They reminded me of the so-called bad guys outside WSI 2, a group known as ‘The Gathering of Eagles’, a small bunch of super-patriots. They were said to be interested in messing up the hearings.
I felt sorry for them. They were sort of a pathetic bunch of old folks and perhaps a few disgruntled tourists who had brought along various family members or friends to counter protest the WSI.
They stood by New Hampshire Ave. outside the National Labor College and waved their flags and banners to passers-by. They were just enough of a presence to give the press and police an opportunity highlight this conflict of opinions in the grassroots.
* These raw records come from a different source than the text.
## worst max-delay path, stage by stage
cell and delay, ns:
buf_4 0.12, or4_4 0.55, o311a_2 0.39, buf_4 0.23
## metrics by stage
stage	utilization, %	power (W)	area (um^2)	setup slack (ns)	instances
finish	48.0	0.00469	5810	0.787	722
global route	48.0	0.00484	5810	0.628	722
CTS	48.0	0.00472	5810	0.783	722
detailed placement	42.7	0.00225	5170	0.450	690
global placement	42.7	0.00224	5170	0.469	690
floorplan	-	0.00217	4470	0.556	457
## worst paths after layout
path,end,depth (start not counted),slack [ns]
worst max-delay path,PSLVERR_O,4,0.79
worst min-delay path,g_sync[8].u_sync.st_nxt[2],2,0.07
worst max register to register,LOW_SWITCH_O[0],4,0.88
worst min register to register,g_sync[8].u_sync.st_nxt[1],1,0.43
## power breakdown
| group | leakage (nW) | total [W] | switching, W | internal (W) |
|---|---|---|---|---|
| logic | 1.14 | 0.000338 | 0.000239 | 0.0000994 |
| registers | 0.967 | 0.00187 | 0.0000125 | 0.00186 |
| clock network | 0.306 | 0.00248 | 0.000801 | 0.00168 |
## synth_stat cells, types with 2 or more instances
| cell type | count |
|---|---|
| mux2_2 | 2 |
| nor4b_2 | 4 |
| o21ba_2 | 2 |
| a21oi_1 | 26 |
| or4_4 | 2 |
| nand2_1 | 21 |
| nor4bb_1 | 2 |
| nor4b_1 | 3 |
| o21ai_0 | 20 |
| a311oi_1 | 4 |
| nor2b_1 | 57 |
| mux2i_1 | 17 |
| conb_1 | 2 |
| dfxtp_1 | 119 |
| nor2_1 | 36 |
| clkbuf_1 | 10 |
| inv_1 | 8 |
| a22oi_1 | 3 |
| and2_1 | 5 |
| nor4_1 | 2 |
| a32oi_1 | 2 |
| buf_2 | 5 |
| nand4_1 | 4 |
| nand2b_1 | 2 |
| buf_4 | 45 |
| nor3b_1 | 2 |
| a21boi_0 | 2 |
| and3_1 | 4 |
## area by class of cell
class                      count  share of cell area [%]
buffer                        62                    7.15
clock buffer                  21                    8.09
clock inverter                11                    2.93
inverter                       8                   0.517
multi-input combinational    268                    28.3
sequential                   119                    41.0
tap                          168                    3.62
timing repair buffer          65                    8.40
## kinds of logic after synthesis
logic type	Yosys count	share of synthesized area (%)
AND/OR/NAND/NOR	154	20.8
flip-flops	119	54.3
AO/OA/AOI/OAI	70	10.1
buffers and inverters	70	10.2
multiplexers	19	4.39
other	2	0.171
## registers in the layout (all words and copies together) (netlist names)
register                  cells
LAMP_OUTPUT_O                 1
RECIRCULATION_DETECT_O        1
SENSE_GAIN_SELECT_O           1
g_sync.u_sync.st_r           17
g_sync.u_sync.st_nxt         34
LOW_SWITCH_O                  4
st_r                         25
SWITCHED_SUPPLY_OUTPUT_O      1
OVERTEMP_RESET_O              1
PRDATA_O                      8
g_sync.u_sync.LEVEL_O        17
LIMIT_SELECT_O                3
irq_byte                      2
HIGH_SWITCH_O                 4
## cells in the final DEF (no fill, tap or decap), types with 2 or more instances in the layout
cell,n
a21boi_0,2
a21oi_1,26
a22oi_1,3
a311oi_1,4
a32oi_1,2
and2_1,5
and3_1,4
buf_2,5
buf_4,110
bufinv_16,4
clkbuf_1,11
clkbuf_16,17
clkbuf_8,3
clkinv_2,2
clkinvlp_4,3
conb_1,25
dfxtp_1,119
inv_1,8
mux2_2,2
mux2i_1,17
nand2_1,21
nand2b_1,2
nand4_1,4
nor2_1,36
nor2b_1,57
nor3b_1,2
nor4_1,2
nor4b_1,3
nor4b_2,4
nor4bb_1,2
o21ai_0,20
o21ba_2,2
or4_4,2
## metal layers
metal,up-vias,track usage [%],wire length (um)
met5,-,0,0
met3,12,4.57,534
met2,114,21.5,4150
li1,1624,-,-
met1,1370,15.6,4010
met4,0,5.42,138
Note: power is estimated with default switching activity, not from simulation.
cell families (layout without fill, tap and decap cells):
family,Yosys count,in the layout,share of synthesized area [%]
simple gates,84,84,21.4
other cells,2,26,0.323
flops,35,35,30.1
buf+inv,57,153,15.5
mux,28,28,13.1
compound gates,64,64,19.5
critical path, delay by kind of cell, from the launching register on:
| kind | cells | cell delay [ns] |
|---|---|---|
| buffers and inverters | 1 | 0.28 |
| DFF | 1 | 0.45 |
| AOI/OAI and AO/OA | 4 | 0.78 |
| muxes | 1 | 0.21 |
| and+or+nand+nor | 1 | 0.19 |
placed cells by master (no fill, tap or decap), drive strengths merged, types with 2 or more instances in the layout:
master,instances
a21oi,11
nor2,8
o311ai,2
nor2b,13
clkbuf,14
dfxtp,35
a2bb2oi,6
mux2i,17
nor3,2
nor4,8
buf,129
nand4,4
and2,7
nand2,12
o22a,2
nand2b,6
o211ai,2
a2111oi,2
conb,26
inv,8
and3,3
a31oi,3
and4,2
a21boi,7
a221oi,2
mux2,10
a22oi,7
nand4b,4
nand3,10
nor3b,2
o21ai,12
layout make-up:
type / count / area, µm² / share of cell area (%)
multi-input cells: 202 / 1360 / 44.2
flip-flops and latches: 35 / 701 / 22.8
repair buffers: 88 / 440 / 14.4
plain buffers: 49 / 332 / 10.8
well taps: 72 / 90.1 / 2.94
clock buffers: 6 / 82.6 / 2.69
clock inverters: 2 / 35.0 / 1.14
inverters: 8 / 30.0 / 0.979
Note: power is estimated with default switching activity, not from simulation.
$ cat config.mk
export PLATFORM = sky130hd
export DESIGN_NAME = pulse_next_data_regs
export DESIGN_NICKNAME = d
export VERILOG_FILES = /design/src/pkg/pulse_next_data_pkg.sv /design/src/axil_reg_port.sv /design/src/pulse_group_slice.sv /design/src/pulse_next_data_regs.sv
export SDC_FILE = /design/constraint.sdc
export NUM_CORES = 1
export LEC_CHECK = 0
export CAP_MARGIN = 5
export CORE_AREA = 4 4 100 102
export DETAILED_ROUTE_END_ITERATION = 8
export DIE_AREA = 0 0 104 106
export DONT_BUFFER_PORTS = 1
export GPL_TIMING_DRIVEN = 0
export PLACE_DENSITY = 0.71
export SYNTH_ARGS = -nofsm -noshare
export SYNTH_HDL_FRONTEND = slang
export SYNTH_SLANG_ARGS = --single-unit
$ cat constraint.sdc
create_clock -name ref_clk_in -period 3.2 [get_ports ref_clk_in]
set_clock_uncertainty 0.1 [all_clocks]
set_input_delay 0.8 -clock ref_clk_in [delete_from_list [all_inputs] [get_ports ref_clk_in]]
set_output_delay 0.8 -clock ref_clk_in [all_outputs]
set_load 0.01 [all_outputs]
Both protest groups showed how hard it is to inspire any anger or awareness of our public life. Just as the marchers downtown were mainly a silly sideshow so were the Gathering of Eagles. Both provided entertaining rituals in their own way.
During some of this protest for the 5th anniversary of this sickening war, I couldn't help but recall the more somber and serious testimony of the Winter Soldier Investigation we had just heard. This was truly the centerpiece of protest in D.C., but mainstream media has been distracted by the financial markets imploding. Soldiers testifying against a war they had fought is just too new and complex an angle for most editors. American media still follows pack journalism. They all tend to look over their shoulders at what the WSJ and NYT have to say and don't stray far.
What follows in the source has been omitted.